Comparison of MS trials baseline characteristics
Comparison of MS trials baseline characteristics
Background
The advent of therapies in MS has revolutionized its management. Several treatment options are now available to people with MS. As a consequence, it may become difficult to determine which one is best for a given patient. To make this decision, clear and objective comparisons of treatment characteristics are required. Such comparisons, to be reliable, would require the absence or at least the control of any confounding factor (such as medical history or age of the patient) that may bias the interpretation of clinical benefits or side effects. Patient characteristics at baseline (i.e. prior to treatment) are important confounding factors.Data display
The below interactive parallel coordinates visualization presents the group-level baseline characteristics of 33 phase III or phase IV randomized controlled clinical trials in RRMS patients. The data were gathered from the articles presenting the main results of each trial respectively. This interactive plot allows you to compare baseline characteristics between trials. Select up to four trial names to enable the comparison.Mouse over the points and/or lines to reveal the specific trial/group values.

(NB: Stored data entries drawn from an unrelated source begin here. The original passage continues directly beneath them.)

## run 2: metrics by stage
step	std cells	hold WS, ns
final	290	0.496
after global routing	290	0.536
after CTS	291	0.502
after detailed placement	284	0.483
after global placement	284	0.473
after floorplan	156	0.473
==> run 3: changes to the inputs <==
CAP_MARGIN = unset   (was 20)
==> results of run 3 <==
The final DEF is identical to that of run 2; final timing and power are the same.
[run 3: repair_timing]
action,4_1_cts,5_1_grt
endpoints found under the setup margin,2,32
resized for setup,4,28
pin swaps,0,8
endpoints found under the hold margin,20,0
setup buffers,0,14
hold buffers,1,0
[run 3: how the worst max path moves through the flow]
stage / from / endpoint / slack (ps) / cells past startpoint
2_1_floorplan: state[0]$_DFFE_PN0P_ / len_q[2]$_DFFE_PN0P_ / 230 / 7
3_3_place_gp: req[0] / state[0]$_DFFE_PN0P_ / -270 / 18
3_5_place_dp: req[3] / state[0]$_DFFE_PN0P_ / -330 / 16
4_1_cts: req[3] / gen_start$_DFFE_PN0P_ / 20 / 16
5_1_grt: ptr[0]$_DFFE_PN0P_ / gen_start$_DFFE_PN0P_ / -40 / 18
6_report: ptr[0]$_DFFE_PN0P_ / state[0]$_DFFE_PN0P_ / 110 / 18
==> src/rtl/move_validator.sv <==
// Chess move-legality checker: captures a move on start, reads the destination
// and any intermediate squares from board memory, then pulses done with a held
// valid verdict. Optional feature macro: MOVE_VALIDATOR_PAWN_DOUBLE_EN.
module move_validator #(
  parameter int BOARD_BITS = 3
) (
  input  logic                  clk,
  input  logic                  reset,
  input  logic                  start,
  input  logic [3:0]            piece,
  input  logic                  current_player,
  input  logic [BOARD_BITS-1:0] from_x,
  input  logic [BOARD_BITS-1:0] from_y,
  input  logic [BOARD_BITS-1:0] to_x,
  input  logic [BOARD_BITS-1:0] to_y,
  output logic [BOARD_BITS-1:0] rd_x,
  output logic [BOARD_BITS-1:0] rd_y,
  input  logic [3:0]            rd_data,
  output logic                  busy,
  output logic                  done,
  output logic                  valid,
  output logic [2:0]            state_dbg
);

  // Handshake: start is sampled only in IDLE; done is a one-cycle pulse in the
  // DONE state and valid holds its verdict until the next accepted start.
  localparam int CW = BOARD_BITS + 1;

  typedef enum logic [2:0] {
    IDLE, CHECK, DADDR, DDATA, PADDR, PDATA, DONE
  } state_t;

  state_t                state;
  logic [3:0]            piece_q;
  logic                  player_q;
  logic [BOARD_BITS-1:0] fx_q, fy_q, tx_q, ty_q;
  logic [BOARD_BITS-1:0] cx_q, cy_q, sx_q, sy_q;
  logic                  walk_q, pawn_straight_q, pawn_diag_q;

  logic [CW-1:0]         dx, dy, adx, ady, fwd, fwd2;
  logic [3:0]            kind;
  logic                  piece_ok, same_sq, geom_ok;
  logic                  rook_ok, bishop_ok, knight_ok, king_ok;
  logic                  pawn_single, pawn_diag, pawn_double;
  logic                  walk_needed;
  logic [BOARD_BITS-1:0] start_rank, sx_c, sy_c, nx, ny;
  logic                  rd_owner, dest_own, dest_opp, next_is_to;

  assign state_dbg = state;

  always_comb begin
    // Differences are kept in CW-bit two's complement so sign and magnitude
    // both fit for any pair of on-board coordinates.
    dx   = {1'b0, tx_q} - {1'b0, fx_q};
    dy   = {1'b0, ty_q} - {1'b0, fy_q};
    adx  = dx[CW-1] ? -dx : dx;
    ady  = dy[CW-1] ? -dy : dy;
    kind = (piece_q > 4'd6) ? piece_q - 4'd6 : piece_q;

    piece_ok = (piece_q != 4'd0) && (piece_q <= 4'd12) &&
               ((piece_q > 4'd6) == player_q);
    same_sq  = (fx_q == tx_q) && (fy_q == ty_q);

    rook_ok   = (dx == '0) ^ (dy == '0);
    bishop_ok = (adx == ady);
    knight_ok = ((adx == CW'(1)) && (ady == CW'(2))) ||
                ((adx == CW'(2)) && (ady == CW'(1)));
    king_ok   = (adx <= CW'(1)) && (ady <= CW'(1));

    fwd        = player_q ? {CW{1'b1}} : CW'(1);
    fwd2       = fwd + fwd;
    start_rank = player_q ? BOARD_BITS'((1 << BOARD_BITS) - 2) : BOARD_BITS'(1);

    pawn_single = (dx == fwd) && (dy == '0);
    pawn_diag   = (dx == fwd) && (ady == CW'(1));
`ifdef MOVE_VALIDATOR_PAWN_DOUBLE_EN
    pawn_double = (dx == fwd2) && (dy == '0) && (fx_q == start_rank);
`else
    pawn_double = 1'b0;
`endif

    case (kind)
      4'd1:    geom_ok = pawn_single || pawn_diag || pawn_double;
      4'd2:    geom_ok = rook_ok;
      4'd3:    geom_ok = knight_ok;
      4'd4:    geom_ok = bishop_ok;
      4'd5:    geom_ok = rook_ok || bishop_ok;
      4'd6:    geom_ok = king_ok;
      default: geom_ok = 1'b0;
    endcase

    walk_needed = (kind == 4'd2) || (kind == 4'd4) || (kind == 4'd5) ||
                  ((kind == 4'd1) && pawn_double);

    sx_c = (dx == '0) ? '0 : (dx[CW-1] ? '1 : BOARD_BITS'(1));
    sy_c = (dy == '0) ? '0 : (dy[CW-1] ? '1 : BOARD_BITS'(1));

    // Walk position advances modulo the board width; the geometry check keeps
    // every visited square on the board.
    nx         = cx_q + sx_q;
    ny         = cy_q + sy_q;
    next_is_to = (nx == tx_q) && (ny == ty_q);

    rd_owner = (rd_data > 4'd6);
    dest_own = (rd_data != 4'd0) && (rd_owner == player_q);
    dest_opp = (rd_data != 4'd0) && (rd_owner != player_q);
  end

  always_ff @(posedge clk) begin
    if (reset) begin
      state           <= IDLE;
      rd_x            <= '0;
      rd_y            <= '0;
      busy            <= 1'b0;
      done            <= 1'b0;
      valid           <= 1'b0;
      piece_q         <= '0;
      player_q        <= 1'b0;
      fx_q            <= '0;
      fy_q            <= '0;
      tx_q            <= '0;
      ty_q            <= '0;
      cx_q            <= '0;
      cy_q            <= '0;
      sx_q            <= '0;
      sy_q            <= '0;
      walk_q          <= 1'b0;
      pawn_straight_q <= 1'b0;
      pawn_diag_q     <= 1'b0;
    end else begin
      case (state)
        IDLE: begin
          if (start) begin
            piece_q  <= piece;
            player_q <= current_player;
            fx_q     <= from_x;
            fy_q     <= from_y;
            tx_q     <= to_x;
            ty_q     <= to_y;
            busy     <= 1'b1;
            valid    <= 1'b0;
            state    <= CHECK;
          end
        end
        CHECK: begin
          if (!piece_ok || same_sq || !geom_ok) begin
            done  <= 1'b1;
            valid <= 1'b0;
            state <= DONE;
          end else begin
            // Address is registered here so it is stable for all of DADDR.
            rd_x            <= tx_q;
            rd_y            <= ty_q;
            cx_q            <= fx_q;
            cy_q            <= fy_q;
            sx_q            <= sx_c;
            sy_q            <= sy_c;
            walk_q          <= walk_needed;
            pawn_straight_q <= (kind == 4'd1) && (dy == '0);
            pawn_diag_q     <= (kind == 4'd1) && (ady == CW'(1));
            state           <= DADDR;
          end
        end
        DADDR: state <= DDATA;
        DDATA: begin
          if (dest_own || (pawn_straight_q && rd_data != 4'd0) ||
              (pawn_diag_q && !dest_opp)) begin
            done  <= 1'b1;
            valid <= 1'b0;
            state <= DONE;
          end else if (!walk_q || next_is_to) begin
            done  <= 1'b1;
            valid <= 1'b1;
            state <= DONE;
          end else begin
            cx_q  <= nx;
            cy_q  <= ny;
            rd_x  <= nx;
            rd_y  <= ny;
            state <= PADDR;
          end
        end
        PADDR: state <= PDATA;
        PDATA: begin
          if (rd_data != 4'd0) begin
            done  <= 1'b1;
            valid <= 1'b0;
            state <= DONE;
          end else if (next_is_to) begin
            done  <= 1'b1;
            valid <= 1'b1;
            state <= DONE;
          end else begin
            cx_q  <= nx;
            cy_q  <= ny;
            rd_x  <= nx;
            rd_y  <= ny;
            state <= PADDR;
          end
        end
        DONE: begin
          done  <= 1'b0;
          busy  <= 1'b0;
          state <= IDLE;
        end
        default: state <= IDLE;
      endcase
    end
  end

endmodule

==> config.mk <==
export PLATFORM = sky130hd
export DESIGN_NAME = move_validator
export DESIGN_NICKNAME = d
export VERILOG_FILES = /design/src/rtl/move_validator.sv
export SDC_FILE = /design/constraint.sdc
export NUM_CORES = 1
export LEC_CHECK = 0
export BUFFER_PORTS_ARGS = -buffer_cell sky130_fd_sc_hd__buf_2
export CAP_MARGIN = 15
export CELL_PAD_IN_SITES_DETAIL_PLACEMENT = 1
export CELL_PAD_IN_SITES_GLOBAL_PLACEMENT = 1
export CORE_AREA = 2 2 83 85
export DETAILED_ROUTE_END_ITERATION = 10
export DIE_AREA = 0 0 85 87
export GPL_TIMING_DRIVEN = 0
export HOLD_SLACK_MARGIN = 0.05
export PLACE_DENSITY_LB_ADDON = 0.1
export SYNTH_ARGS = -nofsm -noshare
export SYNTH_HDL_FRONTEND = slang
export SYNTH_SLANG_ARGS = --single-unit
==> constraint.sdc <==
create_clock -name clk -period 8.3 [get_ports clk]
set_input_delay 1.66 -clock clk [delete_from_list [all_inputs] [get_ports clk]]
set_output_delay 1.66 -clock clk [all_outputs]
set_load 0.005 [all_outputs]
==> metrics.txt <==
outcome=finished, final reports clean; Yosys cell types=58; # setup viols final=0; sw frac=0.391; Required @ worst endpoint=8490 ps; Slew HR=0.476; area share of the largest cell type after synthesis=0.290; Tcrit/Tclk final=0.486; layout cells sized above 1=0.143; Cells after Synth=384; num rows=30; drt drc=0; CP cell instances=inv_1 -> ha_1 -> inv_1 -> fa_1 -> inv_1 -> ha_1 -> or2_2 -> a31oi_1 -> o21ai_0 -> a2111oi_2 -> nor2_1 -> a31o_4 -> a221o_1 -> buf_6 -> o22a_1; CTS Root Cell=clkbuf_8; top-count cell post-synth=nand2_1; Synth Area in Compound Gates=0.267; # Post-CTS Setup Buffers=0; Design Power=0.628 mW; XOR/XNOR Fraction of Synth Area=0.0660; Vias per Instance=5.54; hold crit path type=reg2reg; multiplexer share of the synthesized area=0.0138; PD cells=192 mW/mm²; WP data arrival=4220 ps; top_reg_cell synth=dfxtp_1; synth warn=0; NetSw=0.246 mW; Routed Antenna Nets=0; cts bufs inserted=5; CP max stage cell=fa_1; clock sinks=42; Placer Congestion=0.923; DR pass1 iterations=4; leakage=1.30 nW; Seq/Total Area, Yosys=0.290; TritonCTS clock tree=yes; Top-Level Pins=36; Syn Nets=423; nets=465; Post-Synth Adder-Cell Area=0.0751; cts hold-fix bufs=0; first-pass GRT wire length=13,800 µm; synth cell count leaders=nand2_1 (60), a21oi_1 (49), dfxtp_1 (42), inv_1 (30), nor2_1 (24); Layout Utilization=0.498; Slew Limit Fails=0; Tot GR Track Use=0.232; initial drt markers=106; worst slew pin tran=786 ps; VDD IR max=0.000102 V; sequential power share=0.360; CP max FO=10; r2r setup slk=4270 ps; worst hold path cell count=2; worst hold slack=463 ps; # port buffers=34; HP Start=fy_q[1]; register area=841 µm²; largest family of logic cells by synthesized area=compound AO/OA/AOI/OAI gates; Clock transition at path regs=80 ps; top post-synthesis cells by area=dfxtp_1 (29%), a21oi_1 (8.5%), nand2_1 (7.8%); combinational share of power=0.413; post-DP HPWL=6340 µm; CP peak stage delay=580 ps; reg2reg end=rd_y[1]; fmax=248 MHz; core area=0.00657 mm²; Clock Path Buffers=2; Synth Area in Simple Gates=0.216; clock share of power=0.228; most frequent CP cell=inv_1; Die H=87 µm; final instance area=0.00327 mm²; Area Overhead vs Synth=12.8%; Worst setup SP type=register; post-synth top area cell=dfxtp_1; setup total negative slack=0 ps; initial antenna violation count=0; crit path kind=reg2reg; clk_lat worst skew=300 ps; total die area=0.00740 mm²; synthesized area=0.00290 mm²; P_int=0.382 mW; grt total ovfl=0; H-Tree Depth=2; post-CTS sizing=0; Avg Cell Area, Syn=7.55 µm²; minimum clock period=4030 ps; Post-synth EDFFs=0; Worst Hold Path EP=fy_q[1]; routed len/inst=16.1 µm; area of the multi-input gates=0.00185 mm²; Hold Vio Cnt, Final=0; vias in the first global route=2,825; fillcell total=865; routed via count=2,808; final WL=8190 µm; FF+latch count, synth=42; reg2reg start=ty_q[0]; Die X=85 µm; placed cell area=0.00317 mm²; number of diodes=0; Worst Setup End Kind=register; Reg2Reg Depth=15; RSZ-0062 raised after global routing=no; largest net degree at the start of global routing=14; asr flop ratio synth=0; Max Cap Viol=0; Post-Route Skew=9.94 ps; initial core utilization=0.442
-- sequential cells by signal, summed over array words and instances (netlist names) --
signal / cells
busy: 1
cx_q: 3
cy_q: 3
done: 1
fx_q: 3
fy_q: 3
pawn_diag_q: 1
pawn_straight_q: 1
piece_q: 4
player_q: 1
rd_x: 3
rd_y: 3
state_dbg: 3
sx_q: 2
sy_q: 2
tx_q: 3
ty_q: 3
valid: 1
walk_q: 1
-- worst max-delay path by stage --
stage	startpoint	end	slack, ps	depth (start not counted)
after detailed placement	rd_data[1]	rd_y[1]	4290	10
final	ty_q[0]	rd_y[1]	4270	15
after CTS	ty_q[0]	rd_y[1]	4280	15
after global routing	ty_q[0]	rd_y[1]	4040	15
after global placement	rd_data[1]	valid	4290	10
after floorplan	rd_data[1]	cx_q[0]	4700	9
-- logic make-up (layout without fill, tap and decap cells) --
family,after synthesis,count (layout)
mux,4,4
fa+ha+maj,15,15
buf+inv,53,96
xor+xnor,21,21
flops,42,42
simple gates,132,132
compound gates,117,117
-- power by group through the flow --
stage | Sequential [mW] | Clock [mW] | Combinational, mW
after global routing | 0.227 | 0.154 | 0.289
after global placement | 0.230 | 0 | 0.247
after detailed placement | 0.231 | 0 | 0.254
after CTS | 0.226 | 0.146 | 0.257
final | 0.226 | 0.143 | 0.259
after floorplan | 0.228 | 0 | 0.190
-- routing by layer --
layer  vias up  global-route usage  wire (µm)  share of wire
met2        49               0.408       4020           0.49
met1      1337               0.299       3780           0.46
met4         0              0.0606        126          0.015
li1       1412                   -          -              -
met5         -                   0          0              0
met3        10              0.0303        257          0.031
-- critical path, delay by kind of cell, from the launching register on --
kind | cells | cell delay (ps)
AO/OA/AOI/OAI | 6 | 1620
adder cells (fa/ha/maj) | 3 | 1100
buffers and inverters | 4 | 430
flip-flops | 1 | 340
AND/OR/NAND/NOR | 2 | 440
-- area by class of cell --
type | count | share of cell area
Clock inverter | 2 | 0.00383
Buffer | 22 | 0.0283
Inverter | 31 | 0.0356
Clock buffer | 6 | 0.0252
Timing Repair Buffer | 35 | 0.0536
Tap cell | 80 | 0.0306
Sequential cell | 42 | 0.257
Multi-Input combinational cell | 289 | 0.566
-- per-stage QoR --
stage	std cells	setup slack, ps
finish	507	4270
detailed placement	498	4290
CTS	506	4280
global placement	498	4290
floorplan	384	4700
global route	507	4040
-- cell usage in the layout, fill, tap and decap left out, types with 3 or more instances in the layout --
master and n:
nand2_1 60, a21oi_1 49, dfxtp_1 42, buf_2 37, inv_1 30, nor2_1 24, clkbuf_1 18, o21ai_0 18
xnor2_1 15, o22a_1 11, ha_1 11, nand2b_1 7, nor3_1 7, nand3_1 6, clkbuf_8 6, xor2_1 5
nand4_1 5, or2_2 5, a21o_1 5, nor2b_1 4, mux2i_1 4, a31oi_1 4, fa_1 4, nand3b_1 3
nand4b_1 3, a211oi_1 3
Power figures use the tool's default switching activity.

Note: In case of missing data (e.g. FREEDOMS II or PRISMS), the segmented line is interrupted but the points on the following axes (if any) are displayed.
One should not expect patient populations involved in various trials to be strictly identical. However, it is important to get a sense of how different these groups of patients are at baseline (i.e., before any treatment is taken), before conducting any between-trial comparisons.
Looking across all studies, the typical group of RRMS patients at baseline would have the following characteristics:
- ~70% women
- patients of 36 years of age,
- having experienced ~1.5 relapses during the year before entry in the study,
- with 1st symptoms of MS having appeared approximately 7 years ago,
- a disability (EDSS) score of 2.5,
- the brain images revealing 2 gadolinium-enhanced lesions, a T2 lesion volume of about 9 cm3, and a brain volume of 1500 cm3.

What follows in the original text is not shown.